> [WHAT IS REQUIRED]: The word "asynchronous" marks the lines to report; pull each of them from the listing.

> [DATASET CONTENT]:
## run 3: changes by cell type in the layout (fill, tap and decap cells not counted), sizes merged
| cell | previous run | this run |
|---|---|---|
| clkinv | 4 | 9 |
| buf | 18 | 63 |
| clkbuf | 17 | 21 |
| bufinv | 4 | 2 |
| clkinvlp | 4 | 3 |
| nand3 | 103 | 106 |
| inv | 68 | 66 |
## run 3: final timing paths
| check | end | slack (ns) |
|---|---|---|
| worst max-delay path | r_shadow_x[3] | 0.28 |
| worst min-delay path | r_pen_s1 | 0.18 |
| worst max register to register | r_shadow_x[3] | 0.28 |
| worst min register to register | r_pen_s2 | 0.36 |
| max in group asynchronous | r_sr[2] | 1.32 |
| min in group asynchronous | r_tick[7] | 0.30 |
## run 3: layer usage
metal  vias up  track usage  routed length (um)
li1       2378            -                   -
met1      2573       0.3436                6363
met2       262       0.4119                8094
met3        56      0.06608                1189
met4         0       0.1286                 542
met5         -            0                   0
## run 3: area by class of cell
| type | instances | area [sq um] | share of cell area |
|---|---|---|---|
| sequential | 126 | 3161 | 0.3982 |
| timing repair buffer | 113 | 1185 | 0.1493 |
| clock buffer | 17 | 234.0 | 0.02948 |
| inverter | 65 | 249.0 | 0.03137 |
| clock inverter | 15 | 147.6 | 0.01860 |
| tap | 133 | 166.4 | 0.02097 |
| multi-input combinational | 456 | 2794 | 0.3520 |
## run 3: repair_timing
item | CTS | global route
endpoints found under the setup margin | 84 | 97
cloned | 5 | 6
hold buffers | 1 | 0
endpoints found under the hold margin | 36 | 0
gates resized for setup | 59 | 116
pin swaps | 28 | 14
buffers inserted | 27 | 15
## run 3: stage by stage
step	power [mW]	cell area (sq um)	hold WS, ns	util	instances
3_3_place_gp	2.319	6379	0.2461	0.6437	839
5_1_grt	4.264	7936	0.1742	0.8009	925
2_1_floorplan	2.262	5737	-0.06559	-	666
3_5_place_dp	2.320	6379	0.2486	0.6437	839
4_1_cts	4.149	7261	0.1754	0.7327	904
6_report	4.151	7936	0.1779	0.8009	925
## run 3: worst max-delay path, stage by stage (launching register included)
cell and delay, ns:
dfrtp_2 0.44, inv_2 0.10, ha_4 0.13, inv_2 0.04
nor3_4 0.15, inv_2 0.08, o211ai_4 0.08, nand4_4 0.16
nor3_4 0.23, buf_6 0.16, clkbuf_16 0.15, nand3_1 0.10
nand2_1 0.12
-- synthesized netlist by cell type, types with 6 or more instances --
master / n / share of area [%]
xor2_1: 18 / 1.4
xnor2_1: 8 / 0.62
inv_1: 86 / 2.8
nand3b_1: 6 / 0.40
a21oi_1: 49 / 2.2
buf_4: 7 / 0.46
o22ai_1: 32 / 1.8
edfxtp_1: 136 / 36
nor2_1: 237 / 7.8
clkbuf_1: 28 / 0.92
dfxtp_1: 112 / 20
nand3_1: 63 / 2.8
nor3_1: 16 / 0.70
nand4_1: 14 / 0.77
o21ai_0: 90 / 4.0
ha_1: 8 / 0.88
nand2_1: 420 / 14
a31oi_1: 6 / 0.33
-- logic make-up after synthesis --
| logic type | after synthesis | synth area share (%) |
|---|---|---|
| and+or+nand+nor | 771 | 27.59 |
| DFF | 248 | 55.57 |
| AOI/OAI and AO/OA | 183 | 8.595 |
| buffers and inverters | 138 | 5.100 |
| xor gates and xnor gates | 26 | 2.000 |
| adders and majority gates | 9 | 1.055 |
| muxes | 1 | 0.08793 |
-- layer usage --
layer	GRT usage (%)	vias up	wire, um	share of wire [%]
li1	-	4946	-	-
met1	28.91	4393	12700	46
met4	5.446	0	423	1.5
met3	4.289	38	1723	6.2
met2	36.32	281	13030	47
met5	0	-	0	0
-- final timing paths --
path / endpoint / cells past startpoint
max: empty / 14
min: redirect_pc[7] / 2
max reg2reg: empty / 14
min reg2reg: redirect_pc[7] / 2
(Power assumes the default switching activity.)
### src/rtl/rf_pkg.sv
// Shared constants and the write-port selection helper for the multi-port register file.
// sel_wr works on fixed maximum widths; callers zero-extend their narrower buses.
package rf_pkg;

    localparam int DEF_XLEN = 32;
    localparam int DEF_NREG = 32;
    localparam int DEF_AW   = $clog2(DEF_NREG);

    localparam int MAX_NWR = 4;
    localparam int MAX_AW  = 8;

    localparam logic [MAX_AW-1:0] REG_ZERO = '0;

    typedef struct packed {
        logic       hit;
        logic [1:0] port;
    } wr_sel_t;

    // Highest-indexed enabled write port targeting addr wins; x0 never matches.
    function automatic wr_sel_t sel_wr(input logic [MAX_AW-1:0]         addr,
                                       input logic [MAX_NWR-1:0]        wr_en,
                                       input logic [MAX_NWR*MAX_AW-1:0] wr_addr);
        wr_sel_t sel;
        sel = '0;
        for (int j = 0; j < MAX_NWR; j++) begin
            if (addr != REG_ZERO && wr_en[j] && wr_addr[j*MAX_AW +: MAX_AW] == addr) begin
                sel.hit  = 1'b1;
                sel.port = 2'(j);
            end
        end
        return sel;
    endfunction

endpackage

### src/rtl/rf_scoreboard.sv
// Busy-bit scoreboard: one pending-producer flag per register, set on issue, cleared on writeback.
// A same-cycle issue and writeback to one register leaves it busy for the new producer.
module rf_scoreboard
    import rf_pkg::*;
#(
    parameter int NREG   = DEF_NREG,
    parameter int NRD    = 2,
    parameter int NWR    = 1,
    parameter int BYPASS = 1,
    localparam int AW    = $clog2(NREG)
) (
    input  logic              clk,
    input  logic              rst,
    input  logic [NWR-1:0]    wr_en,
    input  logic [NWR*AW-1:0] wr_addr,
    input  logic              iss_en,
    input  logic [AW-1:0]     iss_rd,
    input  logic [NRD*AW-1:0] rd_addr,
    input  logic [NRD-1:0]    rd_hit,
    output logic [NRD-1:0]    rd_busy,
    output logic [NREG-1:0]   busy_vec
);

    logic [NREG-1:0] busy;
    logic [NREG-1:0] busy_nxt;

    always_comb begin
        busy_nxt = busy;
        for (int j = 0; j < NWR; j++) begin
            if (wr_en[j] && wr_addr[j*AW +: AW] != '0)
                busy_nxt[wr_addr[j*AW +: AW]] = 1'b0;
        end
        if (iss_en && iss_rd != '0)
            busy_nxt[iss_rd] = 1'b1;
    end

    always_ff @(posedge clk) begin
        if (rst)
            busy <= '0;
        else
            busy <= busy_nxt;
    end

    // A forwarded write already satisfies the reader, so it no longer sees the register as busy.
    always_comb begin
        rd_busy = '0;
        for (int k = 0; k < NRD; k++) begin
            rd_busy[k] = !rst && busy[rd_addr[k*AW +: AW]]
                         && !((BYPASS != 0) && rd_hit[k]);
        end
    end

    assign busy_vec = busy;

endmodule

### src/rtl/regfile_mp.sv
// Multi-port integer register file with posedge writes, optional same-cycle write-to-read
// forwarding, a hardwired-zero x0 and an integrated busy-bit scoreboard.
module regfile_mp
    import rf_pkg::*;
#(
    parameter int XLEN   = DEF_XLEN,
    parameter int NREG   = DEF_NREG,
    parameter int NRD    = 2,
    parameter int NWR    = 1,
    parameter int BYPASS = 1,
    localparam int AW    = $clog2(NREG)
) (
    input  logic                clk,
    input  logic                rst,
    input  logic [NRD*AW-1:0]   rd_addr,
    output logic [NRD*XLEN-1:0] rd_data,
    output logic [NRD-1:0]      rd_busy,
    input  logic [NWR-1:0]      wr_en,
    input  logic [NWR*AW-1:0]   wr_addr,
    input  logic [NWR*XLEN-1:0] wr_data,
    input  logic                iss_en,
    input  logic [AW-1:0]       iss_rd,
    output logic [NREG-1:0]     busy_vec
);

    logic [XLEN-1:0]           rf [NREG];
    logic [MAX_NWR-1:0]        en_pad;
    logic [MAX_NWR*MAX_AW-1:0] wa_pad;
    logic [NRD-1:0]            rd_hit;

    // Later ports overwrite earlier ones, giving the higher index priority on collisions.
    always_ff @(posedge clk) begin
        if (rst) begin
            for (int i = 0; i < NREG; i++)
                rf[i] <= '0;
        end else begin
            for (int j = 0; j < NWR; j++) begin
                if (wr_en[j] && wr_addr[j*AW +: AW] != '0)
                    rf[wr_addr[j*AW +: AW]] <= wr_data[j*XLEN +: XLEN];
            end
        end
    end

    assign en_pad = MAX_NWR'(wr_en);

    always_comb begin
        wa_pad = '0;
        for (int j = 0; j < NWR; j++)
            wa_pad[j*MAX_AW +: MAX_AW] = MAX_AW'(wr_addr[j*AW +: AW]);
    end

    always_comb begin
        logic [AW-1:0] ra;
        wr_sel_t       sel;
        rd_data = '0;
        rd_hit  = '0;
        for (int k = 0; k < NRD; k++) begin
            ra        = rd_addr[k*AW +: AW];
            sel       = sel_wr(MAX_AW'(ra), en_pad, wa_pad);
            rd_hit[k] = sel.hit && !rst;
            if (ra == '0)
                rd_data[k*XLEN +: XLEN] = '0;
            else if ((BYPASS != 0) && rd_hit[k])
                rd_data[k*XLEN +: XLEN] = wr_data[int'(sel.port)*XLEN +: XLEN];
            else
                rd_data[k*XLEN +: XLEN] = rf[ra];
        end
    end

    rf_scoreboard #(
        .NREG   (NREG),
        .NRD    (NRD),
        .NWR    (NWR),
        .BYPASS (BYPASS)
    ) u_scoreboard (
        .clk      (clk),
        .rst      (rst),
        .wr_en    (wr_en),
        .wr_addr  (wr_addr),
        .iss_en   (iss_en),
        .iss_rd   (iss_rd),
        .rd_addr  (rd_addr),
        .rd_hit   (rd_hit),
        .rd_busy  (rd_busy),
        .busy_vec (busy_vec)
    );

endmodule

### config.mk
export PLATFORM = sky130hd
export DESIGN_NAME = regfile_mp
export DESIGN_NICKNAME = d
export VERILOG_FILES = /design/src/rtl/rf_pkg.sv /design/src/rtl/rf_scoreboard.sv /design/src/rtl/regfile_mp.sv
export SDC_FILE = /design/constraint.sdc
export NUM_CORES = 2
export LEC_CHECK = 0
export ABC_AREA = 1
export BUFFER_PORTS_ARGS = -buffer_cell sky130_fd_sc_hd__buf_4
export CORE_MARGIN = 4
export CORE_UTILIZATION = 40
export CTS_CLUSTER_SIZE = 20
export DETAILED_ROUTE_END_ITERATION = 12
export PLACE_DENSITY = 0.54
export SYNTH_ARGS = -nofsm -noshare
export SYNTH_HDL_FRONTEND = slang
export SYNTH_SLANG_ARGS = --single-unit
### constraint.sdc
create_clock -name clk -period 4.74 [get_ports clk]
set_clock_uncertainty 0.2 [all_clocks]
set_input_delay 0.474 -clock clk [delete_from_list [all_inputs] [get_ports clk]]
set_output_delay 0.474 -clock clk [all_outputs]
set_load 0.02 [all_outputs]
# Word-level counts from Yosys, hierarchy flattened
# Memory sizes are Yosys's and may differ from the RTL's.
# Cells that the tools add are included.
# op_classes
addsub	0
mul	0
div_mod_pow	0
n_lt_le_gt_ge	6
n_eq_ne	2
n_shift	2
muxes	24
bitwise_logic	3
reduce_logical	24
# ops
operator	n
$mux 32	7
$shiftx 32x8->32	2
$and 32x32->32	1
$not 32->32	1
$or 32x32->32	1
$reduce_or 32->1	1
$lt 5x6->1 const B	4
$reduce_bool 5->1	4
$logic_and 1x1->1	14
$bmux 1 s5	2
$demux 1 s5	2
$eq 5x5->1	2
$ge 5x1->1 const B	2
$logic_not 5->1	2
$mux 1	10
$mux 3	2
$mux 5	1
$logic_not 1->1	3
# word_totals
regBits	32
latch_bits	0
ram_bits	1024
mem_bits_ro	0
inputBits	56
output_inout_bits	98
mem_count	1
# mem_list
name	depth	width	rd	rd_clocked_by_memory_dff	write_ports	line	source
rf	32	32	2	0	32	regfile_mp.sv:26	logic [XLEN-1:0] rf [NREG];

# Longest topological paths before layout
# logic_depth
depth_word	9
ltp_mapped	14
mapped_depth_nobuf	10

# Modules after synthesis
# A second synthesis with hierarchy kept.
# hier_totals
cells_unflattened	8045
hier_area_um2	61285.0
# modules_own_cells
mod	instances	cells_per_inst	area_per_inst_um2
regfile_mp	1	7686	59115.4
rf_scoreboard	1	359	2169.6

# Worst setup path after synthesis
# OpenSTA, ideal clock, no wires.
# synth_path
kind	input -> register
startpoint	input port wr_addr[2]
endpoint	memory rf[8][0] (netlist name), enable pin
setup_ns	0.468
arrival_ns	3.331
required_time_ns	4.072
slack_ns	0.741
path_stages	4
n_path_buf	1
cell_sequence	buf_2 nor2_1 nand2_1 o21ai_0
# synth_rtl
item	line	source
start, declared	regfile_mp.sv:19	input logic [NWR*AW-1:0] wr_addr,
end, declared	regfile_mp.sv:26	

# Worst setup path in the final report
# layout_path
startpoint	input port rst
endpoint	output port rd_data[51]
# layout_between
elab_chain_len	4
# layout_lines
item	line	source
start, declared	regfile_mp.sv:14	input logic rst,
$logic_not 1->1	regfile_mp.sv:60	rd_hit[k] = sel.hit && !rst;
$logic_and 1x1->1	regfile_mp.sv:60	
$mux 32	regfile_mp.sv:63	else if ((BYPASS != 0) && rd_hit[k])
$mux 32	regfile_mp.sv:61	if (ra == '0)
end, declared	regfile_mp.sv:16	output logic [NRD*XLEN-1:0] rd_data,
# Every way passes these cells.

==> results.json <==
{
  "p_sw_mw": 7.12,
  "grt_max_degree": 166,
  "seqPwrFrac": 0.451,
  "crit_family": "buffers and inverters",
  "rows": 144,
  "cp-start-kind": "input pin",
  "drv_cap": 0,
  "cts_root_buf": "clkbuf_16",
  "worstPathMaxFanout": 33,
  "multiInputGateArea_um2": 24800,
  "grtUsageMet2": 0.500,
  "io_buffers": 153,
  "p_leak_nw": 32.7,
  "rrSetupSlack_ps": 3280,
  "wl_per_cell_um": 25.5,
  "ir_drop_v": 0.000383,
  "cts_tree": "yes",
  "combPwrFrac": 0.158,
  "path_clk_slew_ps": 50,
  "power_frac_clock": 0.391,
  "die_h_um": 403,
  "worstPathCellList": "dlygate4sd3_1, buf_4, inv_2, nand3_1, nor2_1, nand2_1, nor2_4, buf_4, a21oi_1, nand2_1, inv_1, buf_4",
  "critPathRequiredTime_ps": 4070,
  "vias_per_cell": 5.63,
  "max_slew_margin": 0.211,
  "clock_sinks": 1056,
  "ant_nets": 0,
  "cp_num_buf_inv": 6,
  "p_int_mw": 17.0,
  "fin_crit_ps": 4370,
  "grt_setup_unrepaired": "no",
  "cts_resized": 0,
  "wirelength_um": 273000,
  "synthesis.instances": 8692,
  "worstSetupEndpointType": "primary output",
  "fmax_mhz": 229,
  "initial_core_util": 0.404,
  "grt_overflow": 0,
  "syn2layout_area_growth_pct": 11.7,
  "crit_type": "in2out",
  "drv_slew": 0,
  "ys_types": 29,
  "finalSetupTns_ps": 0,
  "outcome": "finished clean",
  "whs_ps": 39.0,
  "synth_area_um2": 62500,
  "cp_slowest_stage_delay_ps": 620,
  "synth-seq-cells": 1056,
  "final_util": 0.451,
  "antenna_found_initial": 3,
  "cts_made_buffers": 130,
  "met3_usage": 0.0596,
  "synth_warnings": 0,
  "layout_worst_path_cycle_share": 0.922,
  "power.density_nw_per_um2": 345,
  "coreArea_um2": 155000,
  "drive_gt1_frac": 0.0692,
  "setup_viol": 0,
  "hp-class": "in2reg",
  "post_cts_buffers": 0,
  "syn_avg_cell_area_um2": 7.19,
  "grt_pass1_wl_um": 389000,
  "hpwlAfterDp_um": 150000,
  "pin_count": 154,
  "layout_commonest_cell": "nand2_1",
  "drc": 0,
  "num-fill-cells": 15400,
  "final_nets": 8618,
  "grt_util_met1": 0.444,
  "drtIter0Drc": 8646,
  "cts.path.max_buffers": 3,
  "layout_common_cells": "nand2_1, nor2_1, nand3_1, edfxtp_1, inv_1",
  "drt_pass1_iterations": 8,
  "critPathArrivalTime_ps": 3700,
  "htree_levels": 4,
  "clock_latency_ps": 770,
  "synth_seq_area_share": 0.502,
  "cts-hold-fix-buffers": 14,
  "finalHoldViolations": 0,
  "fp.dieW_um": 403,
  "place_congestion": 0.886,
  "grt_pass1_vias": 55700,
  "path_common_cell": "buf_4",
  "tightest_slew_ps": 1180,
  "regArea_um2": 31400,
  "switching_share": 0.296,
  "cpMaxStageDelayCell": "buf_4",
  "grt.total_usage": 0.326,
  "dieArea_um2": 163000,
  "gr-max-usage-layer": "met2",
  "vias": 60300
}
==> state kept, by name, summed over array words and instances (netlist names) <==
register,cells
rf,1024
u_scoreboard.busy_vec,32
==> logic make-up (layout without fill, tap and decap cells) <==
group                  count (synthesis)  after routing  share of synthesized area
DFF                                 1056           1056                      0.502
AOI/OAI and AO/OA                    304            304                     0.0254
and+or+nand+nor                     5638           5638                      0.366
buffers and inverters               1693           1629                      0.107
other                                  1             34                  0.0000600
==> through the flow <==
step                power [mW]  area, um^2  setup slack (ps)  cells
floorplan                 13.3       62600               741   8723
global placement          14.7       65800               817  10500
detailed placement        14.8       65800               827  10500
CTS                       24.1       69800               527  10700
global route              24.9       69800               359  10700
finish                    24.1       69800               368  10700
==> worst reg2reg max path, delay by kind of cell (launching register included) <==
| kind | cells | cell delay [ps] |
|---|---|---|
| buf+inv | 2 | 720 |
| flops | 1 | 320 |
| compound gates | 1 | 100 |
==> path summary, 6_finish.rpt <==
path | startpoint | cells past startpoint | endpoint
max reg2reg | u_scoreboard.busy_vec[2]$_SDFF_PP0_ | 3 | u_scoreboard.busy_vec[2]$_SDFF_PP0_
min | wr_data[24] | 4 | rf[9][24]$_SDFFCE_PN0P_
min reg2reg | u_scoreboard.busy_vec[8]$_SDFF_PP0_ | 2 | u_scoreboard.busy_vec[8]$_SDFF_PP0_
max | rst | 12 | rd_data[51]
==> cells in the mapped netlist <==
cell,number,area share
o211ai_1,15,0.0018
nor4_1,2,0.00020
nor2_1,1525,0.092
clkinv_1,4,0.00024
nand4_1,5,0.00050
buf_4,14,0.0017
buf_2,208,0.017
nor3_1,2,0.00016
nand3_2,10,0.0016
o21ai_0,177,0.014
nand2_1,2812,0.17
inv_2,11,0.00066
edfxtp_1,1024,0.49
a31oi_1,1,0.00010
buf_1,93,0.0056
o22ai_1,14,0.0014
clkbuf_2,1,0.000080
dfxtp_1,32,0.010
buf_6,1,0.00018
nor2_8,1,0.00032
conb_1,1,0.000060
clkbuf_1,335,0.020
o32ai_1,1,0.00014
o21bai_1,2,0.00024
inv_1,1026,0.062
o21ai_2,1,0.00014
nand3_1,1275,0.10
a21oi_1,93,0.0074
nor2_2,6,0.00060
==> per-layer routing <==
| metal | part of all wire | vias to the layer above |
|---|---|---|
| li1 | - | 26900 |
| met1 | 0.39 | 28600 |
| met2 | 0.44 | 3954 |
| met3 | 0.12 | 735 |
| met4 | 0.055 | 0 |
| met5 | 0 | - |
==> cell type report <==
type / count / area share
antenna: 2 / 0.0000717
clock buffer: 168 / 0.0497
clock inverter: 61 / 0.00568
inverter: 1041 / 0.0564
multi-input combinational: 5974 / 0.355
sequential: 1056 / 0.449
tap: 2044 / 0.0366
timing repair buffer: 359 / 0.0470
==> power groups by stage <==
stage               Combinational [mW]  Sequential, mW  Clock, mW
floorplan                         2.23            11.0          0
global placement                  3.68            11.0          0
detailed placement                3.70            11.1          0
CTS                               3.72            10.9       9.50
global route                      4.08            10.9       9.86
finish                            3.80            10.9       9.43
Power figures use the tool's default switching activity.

> [SOLUTION TO THIS PROBLEM]:
| max in group asynchronous | r_sr[2] | 1.32 |
| min in group asynchronous | r_tick[7] | 0.30 |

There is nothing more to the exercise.